デンドログラム(dendrogram)は、「樹木」を意味するギリシャ語「dendron」に由来する言葉で、階層型クラスタ分析の結果を木の枝分かれのような形で表現した図です。縦軸(または横軸)に「統合時の距離(非類似度)」を取り、各データや小グループがどの段階でまとまっていくかを一目で把握できます。
読み方のポイントは次の通りです。
- 葉(末端):個々のデータポイントを表す
- 枝の結合点:2つのグループが統合されたタイミングを示す
- 結合点の高さ:統合時の距離を示し、高いほど2グループが遠い(異なる)ことを意味する
- 水平線で切断:切る高さによってクラスタ数を決定できる
デンドログラムはクラスタ数を事前に決定しなくてもよい点が利点で、適切な切断位置を視覚的に探索しながら判断できます。一方、データ件数が数千を超えると葉の数が多くなりすぎて視認しづらくなる欠点もあります。

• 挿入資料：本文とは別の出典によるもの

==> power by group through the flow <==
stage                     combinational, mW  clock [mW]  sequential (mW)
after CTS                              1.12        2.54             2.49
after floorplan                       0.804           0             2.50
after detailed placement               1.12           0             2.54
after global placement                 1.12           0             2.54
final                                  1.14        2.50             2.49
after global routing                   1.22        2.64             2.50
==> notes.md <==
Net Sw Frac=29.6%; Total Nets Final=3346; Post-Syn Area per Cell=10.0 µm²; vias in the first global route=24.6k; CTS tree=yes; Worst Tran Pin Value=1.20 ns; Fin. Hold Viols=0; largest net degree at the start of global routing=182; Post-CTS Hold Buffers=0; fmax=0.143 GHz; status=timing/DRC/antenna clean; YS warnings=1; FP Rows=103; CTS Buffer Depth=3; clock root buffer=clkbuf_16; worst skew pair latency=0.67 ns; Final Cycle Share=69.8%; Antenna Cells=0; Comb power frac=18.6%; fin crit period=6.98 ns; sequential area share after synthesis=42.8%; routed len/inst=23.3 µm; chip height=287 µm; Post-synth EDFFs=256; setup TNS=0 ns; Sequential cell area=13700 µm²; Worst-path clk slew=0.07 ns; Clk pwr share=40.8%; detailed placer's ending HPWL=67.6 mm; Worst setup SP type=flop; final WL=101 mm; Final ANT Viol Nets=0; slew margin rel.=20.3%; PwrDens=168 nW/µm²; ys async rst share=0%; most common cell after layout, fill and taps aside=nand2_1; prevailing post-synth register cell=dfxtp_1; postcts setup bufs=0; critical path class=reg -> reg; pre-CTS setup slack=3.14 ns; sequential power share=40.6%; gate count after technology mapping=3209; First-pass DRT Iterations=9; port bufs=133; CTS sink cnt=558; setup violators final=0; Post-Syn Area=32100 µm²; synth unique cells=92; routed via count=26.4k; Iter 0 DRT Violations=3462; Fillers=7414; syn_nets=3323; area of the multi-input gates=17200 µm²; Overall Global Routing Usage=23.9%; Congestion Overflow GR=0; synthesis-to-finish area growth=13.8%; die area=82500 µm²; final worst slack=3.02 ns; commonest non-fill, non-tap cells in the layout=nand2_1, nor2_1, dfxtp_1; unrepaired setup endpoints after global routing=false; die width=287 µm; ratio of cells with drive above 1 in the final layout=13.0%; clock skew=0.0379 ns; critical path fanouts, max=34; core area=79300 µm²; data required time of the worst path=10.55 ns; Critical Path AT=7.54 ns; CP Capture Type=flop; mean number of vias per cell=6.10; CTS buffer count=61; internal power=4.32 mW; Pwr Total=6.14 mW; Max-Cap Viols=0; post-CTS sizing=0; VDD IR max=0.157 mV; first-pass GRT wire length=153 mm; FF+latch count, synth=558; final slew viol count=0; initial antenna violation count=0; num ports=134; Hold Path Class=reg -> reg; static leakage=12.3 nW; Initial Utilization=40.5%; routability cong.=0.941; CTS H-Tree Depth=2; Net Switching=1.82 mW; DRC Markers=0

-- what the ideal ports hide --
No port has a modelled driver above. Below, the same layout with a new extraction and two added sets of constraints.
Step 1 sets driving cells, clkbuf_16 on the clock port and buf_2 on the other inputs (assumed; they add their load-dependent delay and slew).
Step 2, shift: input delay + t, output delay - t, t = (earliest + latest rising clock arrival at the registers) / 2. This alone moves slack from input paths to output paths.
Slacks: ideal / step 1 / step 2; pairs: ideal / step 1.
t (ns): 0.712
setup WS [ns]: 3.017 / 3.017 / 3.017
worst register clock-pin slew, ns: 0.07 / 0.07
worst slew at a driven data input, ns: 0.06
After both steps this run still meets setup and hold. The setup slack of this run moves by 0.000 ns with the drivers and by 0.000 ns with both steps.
From an optimization exercise on the open Yosys and OpenROAD flow, aimed at small area, a short achievable clock period and few clock cycles per item; shortcuts taken in it are not production practice.
No functional check of the RTL was part of this run.
Power and IR drop assume default switching activity.

File: flow/config.mk
export PLATFORM = sky130hd
export DESIGN_NAME = hsw_split
export DESIGN_NICKNAME = hsw_split
export VERILOG_FILES = /design/flow/design.v
export SDC_FILE = /design/flow/constraint.sdc
export NUM_CORES = 4
export LEC_CHECK = 0
export CAP_MARGIN = 20
export CORE_MARGIN = 2
export CORE_UTILIZATION = 40
export SLEW_MARGIN = 20
File: flow/constraint.sdc
create_clock -name core_clock -period 10.0 [get_ports {clk}]
set_input_delay 2.0000 -clock core_clock [delete_from_list [all_inputs] [get_ports {clk}]]
set_output_delay 2.0000 -clock core_clock [all_outputs]
set_load 0.01 [all_outputs]
File: flow/design.v
module hsw_split (
    input  wire         clk,
    input  wire         rst,         
    input  wire         start,
    input  wire [15:0]  len,         
    output wire         busy,
    input  wire         in_valid,
    input  wire [31:0]  in_data,
    output wire         in_ready,
    output reg          done,
    output reg  [255:0] pen,
    output reg  [255:0] init,
    output reg  [31:0]  mw,
    output reg  [255:0] digest
);
    localparam [1:0] S_IDLE  = 2'd0,
                     S_LOAD  = 2'd1,
                     S_ROUND = 2'd2,
                     S_ADD   = 2'd3;
    reg [1:0]   state;
    reg [15:0]  msg_len;
    reg [10:0]  blk;         
    reg [10:0]  last_blk;    
    reg [3:0]   slot;        
    reg [5:0]   rnd;         
    reg [31:0]  H [0:7];     
    reg [31:0]  V [0:7];     
    reg [31:0]  W [0:15];    
    integer i;
    function [31:0] rotr(input [31:0] x, input integer n);
        rotr = (x >> n) | (x << (32 - n));
    endfunction
    function [31:0] bsig0(input [31:0] x);
        bsig0 = rotr(x, 2) ^ rotr(x, 13) ^ rotr(x, 22);
    endfunction
    function [31:0] bsig1(input [31:0] x);
        bsig1 = rotr(x, 6) ^ rotr(x, 11) ^ rotr(x, 25);
    endfunction
    function [31:0] ssig0(input [31:0] x);
        ssig0 = rotr(x, 7) ^ rotr(x, 18) ^ (x >> 3);
    endfunction
    function [31:0] ssig1(input [31:0] x);
        ssig1 = rotr(x, 17) ^ rotr(x, 19) ^ (x >> 10);
    endfunction
    localparam [2047:0] KTAB = {
        32'hc67178f2, 32'hbef9a3f7, 32'ha4506ceb, 32'h90befffa,    
        32'h8cc70208, 32'h84c87814, 32'h78a5636f, 32'h748f82ee,    
        32'h682e6ff3, 32'h5b9cca4f, 32'h4ed8aa4a, 32'h391c0cb3,    
        32'h34b0bcb5, 32'h2748774c, 32'h1e376c08, 32'h19a4c116,    
        32'h106aa070, 32'hf40e3585, 32'hd6990624, 32'hd192e819,    
        32'hc76c51a3, 32'hc24b8b70, 32'ha81a664b, 32'ha2bfe8a1,    
        32'h92722c85, 32'h81c2c92e, 32'h766a0abb, 32'h650a7354,    
        32'h53380d13, 32'h4d2c6dfc, 32'h2e1b2138, 32'h27b70a85,    
        32'h14292967, 32'h06ca6351, 32'hd5a79147, 32'hc6e00bf3,    
        32'hbf597fc7, 32'hb00327c8, 32'ha831c66d, 32'h983e5152,    
        32'h76f988da, 32'h5cb0a9dc, 32'h4a7484aa, 32'h2de92c6f,    
        32'h240ca1cc, 32'h0fc19dc6, 32'hefbe4786, 32'he49b69c1,    
        32'hc19bf174, 32'h9bdc06a7, 32'h80deb1fe, 32'h72be5d74,    
        32'h550c7dc3, 32'h243185be, 32'h12835b01, 32'hd807aa98,    
        32'hab1c5ed5, 32'h923f82a4, 32'h59f111f1, 32'h3956c25b,    
        32'he9b5dba5, 32'hb5c0fbcf, 32'h71374491, 32'h428a2f98    
    };
    wire [16:0] pos      = {blk, slot, 2'b00};
    wire        is_last  = (blk == last_blk);
    wire        need_in  = (pos < {1'b0, msg_len});
    reg  [31:0] pad_word;
    always @(*) begin : padding
        integer k;
        reg [16:0] q;
        pad_word = 32'd0;
        if (is_last && slot == 4'd15) begin
            pad_word = {13'd0, msg_len, 3'd0};       
        end else if (is_last && slot == 4'd14) begin
            pad_word = 32'd0;                        
        end else begin
            for (k = 0; k < 4; k = k + 1) begin
                q = pos + k;
                if (q < {1'b0, msg_len})
                    pad_word[31-8*k -: 8] = in_data[31-8*k -: 8];
                else if (q == {1'b0, msg_len})
                    pad_word[31-8*k -: 8] = 8'h80;
                else
                    pad_word[31-8*k -: 8] = 8'h00;
            end
        end
    end
    wire [31:0] t1 = V[7] + bsig1(V[4]) + ((V[4] & V[5]) ^ (~V[4] & V[6]))
                   + KTAB[32*rnd +: 32] + W[0];
    wire [31:0] t2 = bsig0(V[0]) + ((V[0] & V[1]) ^ (V[0] & V[2]) ^ (V[1] & V[2]));
    wire [31:0] w_next = ssig1(W[14]) + W[9] + ssig0(W[1]) + W[0];
    assign busy     = (state != S_IDLE);
    assign in_ready = (state == S_LOAD) && need_in;
    wire [16:0] len_p72 = {1'b0, len} + 17'd72;
    always @(posedge clk) begin
        if (rst) begin
            state <= S_IDLE;
            done  <= 1'b0;
        end else begin
            case (state)
                S_IDLE: begin
                    if (start) begin
                        done     <= 1'b0;
                        msg_len  <= len;
                        blk      <= 11'd0;
                        last_blk <= len_p72[16:6] - 11'd1;
                        slot     <= 4'd0;
                        H[0] <= 32'h6a09e667; H[1] <= 32'hbb67ae85;
                        H[2] <= 32'h3c6ef372; H[3] <= 32'ha54ff53a;
                        H[4] <= 32'h510e527f; H[5] <= 32'h9b05688c;
                        H[6] <= 32'h1f83d9ab; H[7] <= 32'h5be0cd19;
                        state <= S_LOAD;
                    end
                end
                S_LOAD: begin
                    if (!need_in || in_valid) begin
                        W[slot] <= pad_word;
                        slot    <= slot + 4'd1;
                        if (slot == 4'd15) begin
                            for (i = 0; i < 8; i = i + 1)
                                V[i] <= H[i];
                            rnd   <= 6'd0;
                            state <= S_ROUND;
                        end
                    end
                end
                S_ROUND: begin
                    if (is_last && rnd == 6'd63) begin
                        for (i = 0; i < 8; i = i + 1)
                            pen[255-32*i -: 32] <= V[i];
                        mw <= W[0];
                    end
                    V[0] <= t1 + t2;
                    V[1] <= V[0];
                    V[2] <= V[1];
                    V[3] <= V[2];
                    V[4] <= V[3] + t1;
                    V[5] <= V[4];
                    V[6] <= V[5];
                    V[7] <= V[6];
                    for (i = 0; i < 15; i = i + 1)
                        W[i] <= W[i+1];
                    W[15] <= w_next;
                    rnd <= rnd + 6'd1;
                    if (rnd == 6'd63)
                        state <= S_ADD;
                end
                S_ADD: begin
                    for (i = 0; i < 8; i = i + 1)
                        H[i] <= H[i] + V[i];
                    if (is_last) begin
                        for (i = 0; i < 8; i = i + 1) begin
                            init[255-32*i -: 32]   <= H[i];
                            digest[255-32*i -: 32] <= H[i] + V[i];
                        end
                        done  <= 1'b1;
                        state <= S_IDLE;
                    end else begin
                        blk   <= blk + 11'd1;
                        slot  <= 4'd0;
                        state <= S_LOAD;
                    end
                end
            endcase
        end
    end
endmodule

生物学の系統樹(phylogenetic tree)も同じ構造を持つ図であり、種の進化的関係を表すのに用いられます。統計ソフトウェアではRのhclust関数やPythonのscipy.cluster.hierarchyモジュールで簡単に作成できます。
使い方・例文
100人の顧客を購買傾向でクラスタリングしたあと、デンドログラムを描くと「どの距離水準で何グループに分かれるか」が一目でわかり、3グループか4グループかを視覚的に判断する際に使われます。